<file path="config.mk">
export PLATFORM = sky130hd
export DESIGN_NAME = apb_memmap
export DESIGN_NICKNAME = apb_memmap
export VERILOG_FILES = /design/flow/design.v
export SDC_FILE = /design/flow/constraint.sdc
export NUM_CORES = 4
export LEC_CHECK = 1
export CORE_UTILIZATION = 50
</file>
<file path="constraint.sdc">
current_design apb_memmap

set clk_period 8.8
set clk_io_pct 0.2

create_clock -name clk0 -period $clk_period [get_ports {APBCLK}]

set non_clock_inputs [all_inputs -no_clocks]
set_input_delay [expr $clk_period * $clk_io_pct] -clock clk0 $non_clock_inputs
set_output_delay [expr $clk_period * $clk_io_pct] -clock clk0 [all_outputs]
</file>
module ClkDivider
#(
	parameter p_start_value = 0,			    
	parameter p_finish_value = 255	   	 
)
(
	input		logic		i_clk,					 
	input		logic		i_reset,				    
	output	logic		[25:0] o_data,
	output	logic		o_impulse				 
);
	always_ff @(posedge i_clk, negedge i_reset) begin
		if (~i_reset) begin                           
			o_impulse	<= 0;
			o_data <= '0;
			end
		else begin
			if (o_data == p_finish_value) begin		    
						o_data <= p_start_value;		    
						o_impulse <= 1;						 
						end
			else begin 
						o_data <= o_data + 1;			    
						o_impulse <= 0;						 
						end 										 
			end
		end
endmodule
module dut
	#(
		parameter p_gen_period = 2000					    
	)
	(
		input		logic 	i_clock_50mhz,				    
		input		logic		i_reset,						    
		input		logic		[8:0] bin_val,						    
		output	logic		o_clk,						    
		output logic [8:0] o_bin_led,						 
		output	logic		[3:0][6:0]	o_seven_sigm    
	);
	localparam int lp_div_cnt = 1000000000/(2*p_gen_period);	 
	logic clk_imp;
	logic [3:0][3:0] hex_code_wire;
	assign o_clk = clk_imp;
	ClkDivider 
	#(
		.p_start_value 	(0),
		.p_finish_value 	(lp_div_cnt)
	)
	CLOCK_DIVIDER
	(
		.i_clk				(i_clock_50mhz),		 
		.i_reset				(i_reset),
		.o_data				(),
		.o_impulse			(clk_imp)			    
	);
	encoder ENC
	(
		.iReset				(i_reset),
		.i_b_val			(bin_val),
		.o_data				(hex_code_wire)
	);
	hex_disp SEV_SEG_DISP (
		.clk						(clk_imp),
		.rstN						(i_reset),
		.in_reg					(hex_code_wire),
		.i_b_val				(bin_val),
		.o_b_val				(o_bin_led),
		.out_seg				(o_seven_sigm)
	);
endmodule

### [Aim of the exercise]
Return the lines of the listing where the string "expr" appears.

### [Expected answer]
set_input_delay [expr $clk_period * $clk_io_pct] -clock clk0 $non_clock_inputs
set_output_delay [expr $clk_period * $clk_io_pct] -clock clk0 [all_outputs]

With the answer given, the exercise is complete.